The fact that these reports share so many common elements begs the question of whether there is something fundamentally real underpinning them — and that those who have managed to survive death are providing glimpses of a consciousness that does not completely disappear, even after the heart stops beating.

A new study, “Surge of neurophysiological coupling and connectivity of gamma oscillations in the dying human brain”, in the Proceedings of the National Academy of Science, provides early evidence of a surge of activity correlated with consciousness in the dying brain.

Researchers at the University of Michigan studied four patients who died after a cardiac arrest in the hospital while under EEG monitoring. All four were comatose and unresponsive and were ultimately removed from life support.

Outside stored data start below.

Context: an optimization exercise on an open-source flow, tuned for small area and few clock cycles per item. The choices shown serve that exercise and are no tape-out recipe.
At most, simulation tests tie the RTL to the original design; equivalence was not proved.
No activity file was given, so power comes from the tool's default toggle rates.

==> flow/design.v <==
package tbs_pkg;
  localparam int CountMax = 65535;
  localparam logic [15:0] CntMax = 16'(CountMax);
  localparam logic [15:0] PosMax = 16'hFFFF;
  localparam logic [30:0] SumMax = 31'h7FFF_FFFF;
  localparam logic [14:0] LowestReset = 15'h7FFF;
  localparam logic [14:0] NormalLimitReset = 15'd464;
  localparam logic [14:0] WarningLimitReset = 15'd704;
  localparam logic [14:0] CriticalLimitReset = 15'd944;
  localparam logic [14:0] TripLevelReset = 15'd720;
  typedef enum logic [1:0] {
    CfgNormalLimit = 2'd0,
    CfgWarningLimit = 2'd1,
    CfgCriticalLimit = 2'd2,
    CfgTripLevel = 2'd3
  } cfg_idx_e;
  typedef enum logic {
    ActSample = 1'b0,
    ActClear = 1'b1
  } action_e;
  typedef struct packed {
    logic              action;
    logic signed [15:0] sample;
  } in_t;
  typedef struct packed {
    logic [14:0] min_seen;
    logic [14:0] max_seen;
    logic [30:0] total;
    logic [15:0] skipped_count;
    logic [15:0] normal_count;
    logic [15:0] warning_count;
    logic [15:0] critical_count;
    logic [15:0] shutdown_count;
    logic        trip_seen;
    logic [15:0] trip_index;
  } out_t;
  typedef struct packed {
    logic [14:0] normal_limit;
    logic [14:0] warning_limit;
    logic [14:0] critical_limit;
    logic [14:0] trip_level;
  } cfg_t;
  localparam out_t StatsReset = {
    LowestReset,   
    15'd0,         
    31'd0,         
    16'd0,         
    16'd0,         
    16'd0,         
    16'd0,         
    16'd0,         
    1'b0,          
    16'd0          
  };
endpackage
This design comes from an exercise in tuning for small area and a short achievable clock period on the open sky130 flow, not from production work. At most, simulation tests tie the RTL to the original design; equivalence was not proved. No activity file was given, so power comes from the tool's default toggle rates.

rev 12:
==> module obi_attr_fifo, before the edit <==
module obi_attr_fifo #(
  parameter int WIDTH = 1
) (
  input  logic     in_support_if,
  input  logic     arst_n_i,
  input  logic     req_i,
  input  logic     gnt_i,
  input  logic     rvalid_i,
  input  logic [WIDTH-1:0] attr_i,
  output logic [WIDTH-1:0] attr_o
);
  localparam int DEPTH = trig_pkg::ATTR_FIFO_DEPTH;
  logic [WIDTH-1:0]                  mem [DEPTH];
  logic [trig_pkg::ATTR_PTR_W-1:0]   wr_ptr;
  logic [DEPTH-1:0]                  rd_onehot;
  logic [DEPTH-1:0]                  rd_state;
  logic [DEPTH-1:0]                  fill;
  logic                              push;
  logic                              pop;
  logic [WIDTH-1:0]                  head;
  assign push = req_i && gnt_i && !fill[DEPTH-1];
  assign pop  = rvalid_i && fill[0];
  assign rd_onehot = {rd_state[DEPTH-1:1], ~rd_state[0]};
  always_comb begin
    head = '0;
    for (int i = 0; i < DEPTH; i++) begin
      head = head | ({WIDTH{rd_onehot[i]}} & mem[i]);
    end
  end
  assign attr_o = {WIDTH{pop}} & head;
  always_ff @(posedge in_support_if or negedge arst_n_i) begin
    if (!arst_n_i) begin
      wr_ptr    <= '0;
      rd_state  <= '0;
      fill      <= '0;
    end else begin
      if (push && !pop) begin
        fill <= {fill[DEPTH-2:0], 1'b1};
      end else if (pop && !push) begin
        fill <= {1'b0, fill[DEPTH-1:1]};
      end
      if (push) begin
        wr_ptr <= wr_ptr + 1'b1;
      end
      if (pop) begin
        rd_state <= {rd_onehot[DEPTH-2:0], ~rd_onehot[DEPTH-1]};
      end
    end
  end
  always_ff @(posedge in_support_if) begin
    if (push) begin
      mem[wr_ptr] <= attr_i;
    end
  end
endmodule
Settings: LEC_CHECK=0, ABC_AREA=1, CAP_MARGIN=20, CORE_MARGIN=2, CORE_UTILIZATION=60, SETUP_SLACK_MARGIN=2.4, SLEW_MARGIN=20; clock period 5.5 ns.
standard.sh (not shown) runs the stock make flow with config.mk's settings and CLKGATE_MAP_FILE= SYNTH_SCRIPT=/design/flow/synth_recipe.tcl, a recipe that flattens the netlist after the stock synthesis.
==> flow/flow/run.sh <==
#!/bin/bash
# Standard layout, with every port buffered by the smallest buffer cell
# instead of the resizer's default choice, and a clock tree with larger
# sink clusters and no dummy loads
export BUFFER_PORTS_ARGS="-buffer_cell sky130_fd_sc_hd__buf_1"
export CTS_ARGS="-sink_clustering_enable -repair_clock_nets -dont_use_dummy_load -sink_clustering_size 24 -sink_clustering_max_diameter 60"
bash standard.sh > standard.log 2>&1
[inputs] rev 13 vs rev 12
--- a/flow/design.v
+++ b/flow/design.v
@@ -254,54 +254,63 @@
   input  logic     gnt_i,
   input  logic     rvalid_i,
   input  logic [WIDTH-1:0] attr_i,
   output logic [WIDTH-1:0] attr_o
 );
   localparam int DEPTH = trig_pkg::ATTR_FIFO_DEPTH;
+  localparam int LANE  = (WIDTH > 8) ? 8 : WIDTH;
+  localparam int NLANE = (WIDTH + LANE - 1) / LANE;
   logic [WIDTH-1:0]                  mem [DEPTH];
   logic [trig_pkg::ATTR_PTR_W-1:0]   wr_ptr;
-  logic [DEPTH-1:0]                  rd_onehot;
-  logic [DEPTH-1:0]                  rd_state;
   logic [DEPTH-1:0]                  fill;
   logic                              push;
   logic                              pop;
-  logic [WIDTH-1:0]                  head;
   assign push = req_i && gnt_i && !fill[DEPTH-1];
   assign pop  = rvalid_i && fill[0];
-  assign rd_onehot = {rd_state[DEPTH-1:1], ~rd_state[0]};
-  always_comb begin
-    head = '0;
-    for (int i = 0; i < DEPTH; i++) begin
-      head = head | ({WIDTH{rd_onehot[i]}} & mem[i]);
-    end
-  end
-  assign attr_o = {WIDTH{pop}} & head;
   always_ff @(posedge in_support_if or negedge arst_n_i) begin
     if (!arst_n_i) begin
-      wr_ptr    <= '0;
-      rd_state  <= '0;
-      fill      <= '0;
+      wr_ptr <= '0;
+      fill   <= '0;
     end else begin
+      if (push) begin
+        wr_ptr <= wr_ptr + 1'b1;
+      end
       if (push && !pop) begin
         fill <= {fill[DEPTH-2:0], 1'b1};
       end else if (pop && !push) begin
         fill <= {1'b0, fill[DEPTH-1:1]};
       end
-      if (push) begin
-        wr_ptr <= wr_ptr + 1'b1;
-      end
-      if (pop) begin
-        rd_state <= {rd_onehot[DEPTH-2:0], ~rd_onehot[DEPTH-1]};
-      end
     end
   end
   always_ff @(posedge in_support_if) begin
     if (push) begin
       mem[wr_ptr] <= attr_i;
     end
   end
+  for (genvar l = 0; l < NLANE; l++) begin : g_lane
+    localparam int LO = l * LANE;
+    localparam int HI = (LO + LANE > WIDTH) ? WIDTH - 1 : LO + LANE - 1;
+    logic [DEPTH-1:0] rd_state;
+    logic [DEPTH-1:0] rd_onehot;
+    logic [HI-LO:0]   head;
+    assign rd_onehot = {rd_state[DEPTH-1:1], ~rd_state[0]};
+    always_ff @(posedge in_support_if or negedge arst_n_i) begin
+      if (!arst_n_i) begin
+        rd_state <= '0;
+      end else if (pop) begin
+        rd_state <= {rd_onehot[DEPTH-2:0], ~rd_onehot[DEPTH-1]};
+      end
+    end
+    always_comb begin
+      head = '0;
+      for (int i = 0; i < DEPTH; i++) begin
+        head = head | ({(HI-LO+1){rd_onehot[i]}} & mem[i][HI:LO]);
+      end
+    end
+    assign attr_o[HI:LO] = {(HI-LO+1){pop}} & head;
+  end
 endmodule
 `timescale 1ns/1ps
 module trig_support_top (
   input  logic                              in_support_if,
   input  logic                              arst_n_i,
   input  logic                              wb_cyc_i,
Results
Between rev 13 and rev 12, it is rev 13 whose count of inverters other than clock inverters in the layout is higher, by about 6%. Diff rev 12 -> rev 13: clock sink count increased 12; average wire length per cell after detail routing increased 3.4%. Cmp rev 12 and rev 13 / via count / lower: rev 12. Rev 13 and rev 12 ended up with roughly the same fraction of area in clock buffers and inverters. Taking rev 12 as the reference, in rev 13 routed wire length saw an increase, register clock-pin slew on the reported worst setup and hold paths stayed essentially flat, post-route minimum period shows an increase of 89 ps, peak supply drop increased about 37%, synthesized area per cell rose by about 0.9%. Slew at the pin closest to its max-slew limit (higher): rev 12. Fraction of power consumed by combinational cells in rev 13 is 1.3 points lower than in rev 12. Rev 13 against rev 12; met1 routed wirelength after detailed routing is up by a few percent.
Function not checked in rev 13: the RTL went through the layout flow alone.

-- static timing again, ports no longer ideal --
In the flow no input, the clock included, has a driving cell. The finished layouts below were timed again as built, in two steps.
Step 1: set_driving_cell puts a clkbuf_16 on in_support_if and a buf_2 on each other input, an assumption about the parent block.
Step 2 also shifts input and output timing later by t, the mid clock arrival at the registers, as if the neighbouring blocks saw the same clock.
Slacks: ideal / step 1 / step 2; pairs: ideal / step 1.
run | t (ns) | setup WS [ns] | clock arrival spread, ns
rev 12 | 0.607 | 2.517 / 2.480 / 1.949 | 0.061 / 0.061
rev 13 | 0.623 | 2.429 / 2.394 / 1.911 | 0.086 / 0.086
After both steps setup and hold are still met in every run listed. The setup slack of rev 12, which loses most, moves by -0.037 ns with the drivers and by -0.568 ns with both steps.
From an optimization exercise on the open Yosys and OpenROAD flow, aimed at small area; shortcuts taken in it are not production practice. Only simulation tests tie the RTL to the original design; equivalence was not proved. No activity file was given, so power comes from the tool's default toggle rates.

==> flow/design.v (excerpt) <==
module act_quant_unit
#(
    parameter int DATA_WIDTH  = 16,
    parameter int ACC_WIDTH   = 32,
    parameter int MATRIX_SIZE = 8,
    parameter int SHIFT_WIDTH = 5
) (
    input  logic                              clk,
    input  logic                              rst_n,
    input  logic                              clear,
    input  logic [MATRIX_SIZE*ACC_WIDTH-1:0]  in_data,
    input  logic                              in_valid,
    input  logic [1:0]                        act_mode,
    input  logic [SHIFT_WIDTH-1:0]            shift,
    input  logic [DATA_WIDTH-1:0]             clip_max,
    output logic [MATRIX_SIZE*DATA_WIDTH-1:0] act_output_data,
    output logic                              act_output_valid,
    output logic [MATRIX_SIZE-1:0]            sat_mask,
    output logic [SAT_CNT_WIDTH-1:0]          sat_count
);
    localparam int DW = DATA_WIDTH;
    logic [3:0] mode_oh;
    assign mode_oh = 4'b0001 << act_mode;
    logic [MATRIX_SIZE*DW-1:0] yp_d, yp_q;
    logic [MATRIX_SIZE-1:0]    inc_d, inc_q, sat_d, sat_q;
    logic                      clamp_q;
    logic [DW-2:0]             k_q;
    act_stage1 u_stage1 (
        .x_i    (in_data),
        .shift_i(shift),
  ...
Settings: LEC_CHECK=0, ABC_AREA=1, CAP_MARGIN=10, CORE_MARGIN=2, CORE_UTILIZATION=45, SLEW_MARGIN=10; clock period 7.0 ns.
standard.sh (not shown) runs the stock make flow with config.mk's settings and CLKGATE_MAP_FILE= SYNTH_SCRIPT=/design/flow/synth_recipe.tcl, a recipe that flattens the netlist after the stock synthesis.
==> flow/flow/run.sh <==
#!/bin/bash
# Own layout flow: the standard flow with two changes.
#  1. Synthesis maps the logic with an area-oriented ABC script (flow/abc_area.script,
#     used through ABC_AREA=1); everything else in synthesis, including the registers,
#     is the standard synthesis.
#  2. Port buffers are sky130_fd_sc_hd__buf_1 instead of the resizer's default choice.
#  3. Clock tree synthesis builds from clkbuf_4/clkbuf_8 and adds no dummy loads.
# Each tool's full output stays in orfs/logs/; make's output goes to flow_make.log.
set -euo pipefail
W=$PWD
rm -rf "$W/scripts_mod"
cp -r "$FLOW_HOME/scripts" "$W/scripts_mod"
cp "$W/flow/abc_area.script" "$W/scripts_mod/abc_area.script"
export SCRIPTS_DIR="$W/scripts_mod"
export BUFFER_PORTS_ARGS="-buffer_cell sky130_fd_sc_hd__buf_1"
export CTS_ARGS="-sink_clustering_enable -repair_clock_nets -buf_list {sky130_fd_sc_hd__clkbuf_4 sky130_fd_sc_hd__clkbuf_8} -dont_use_dummy_load"
bash "$W/standard.sh" finish > "$W/flow_make.log" 2>&1 || { tail -40 "$W/flow_make.log"; exit 1; }
tail -5 "$W/flow_make.log"
==> flow/flow/abc_area.script <==
&get -n
&st
&deepsyn -T 300
&dch -f
&nf -R 1000 -p
&put
Next try:
Settings changed: CAP_MARGIN 10 to 20, SLEW_MARGIN 10 to 20.
After rerunning: Final cell count fell by 1.7%; sequential share of layout area rose by 0.13 points; non-clock buffer count fell by 13; maximum frequency rose by 1.1%; die area is about the same; cell area fell by 0.51%; routed wire length fell by 0.33%; total power rose by 0.52%; combinational power hardly moves.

Upon removal of ventilator support, two of the patients showed an increase in heart rate along with a surge of gamma wave activity, considered the fastest brain activity and associated with consciousness.

Furthermore, the activity was detected in the so-called hot zone of neural correlates of consciousness in the brain, the junction between the temporal, parietal and occipital lobes in the back of the brain. This area has been correlated with dreaming, visual hallucinations in epilepsy, and altered states of consciousness in other brain studies.

Because of the small sample size, the authors caution against making any global statements about the implications of the findings. They also note that it’s impossible to know in this study what the patients experienced because they did not survive.

“We are unable to make correlations of the observed neural signatures of consciousness with a corresponding experience in the same patients in this study. However, the observed findings are definitely exciting and provide a new framework for our understanding of covert consciousness in the dying humans,” said one of the researchers.

Commenting on the study in MDEdge, Dr F. Perry Wilson of the Yale School of Medicine, described it as “the physiologic correlate of the near-death experience”:

It’s critical to realize two things here. First, these signals of consciousness were not present before life support was withdrawn. These comatose patients had minimal brain activity; there was no evidence that they were experiencing anything before the process of dying began. These brains are behaving fundamentally differently near death.

But second, we must realize that, although the brains of these individuals, in their last moments, appeared to be acting in a way that conscious brains act, we have no way of knowing if the patients were truly having a conscious experience. As I said, all the patients in the study died. Short of those metaphysics I alluded to earlier, we will have no way to ask them how they experienced their final moments.

Let’s be clear: This study doesn’t answer the question of what happens when we die. It says nothing about life after death or the existence or persistence of the soul. But what it does do is shed light on an incredibly difficult problem in neuroscience: the problem of consciousness.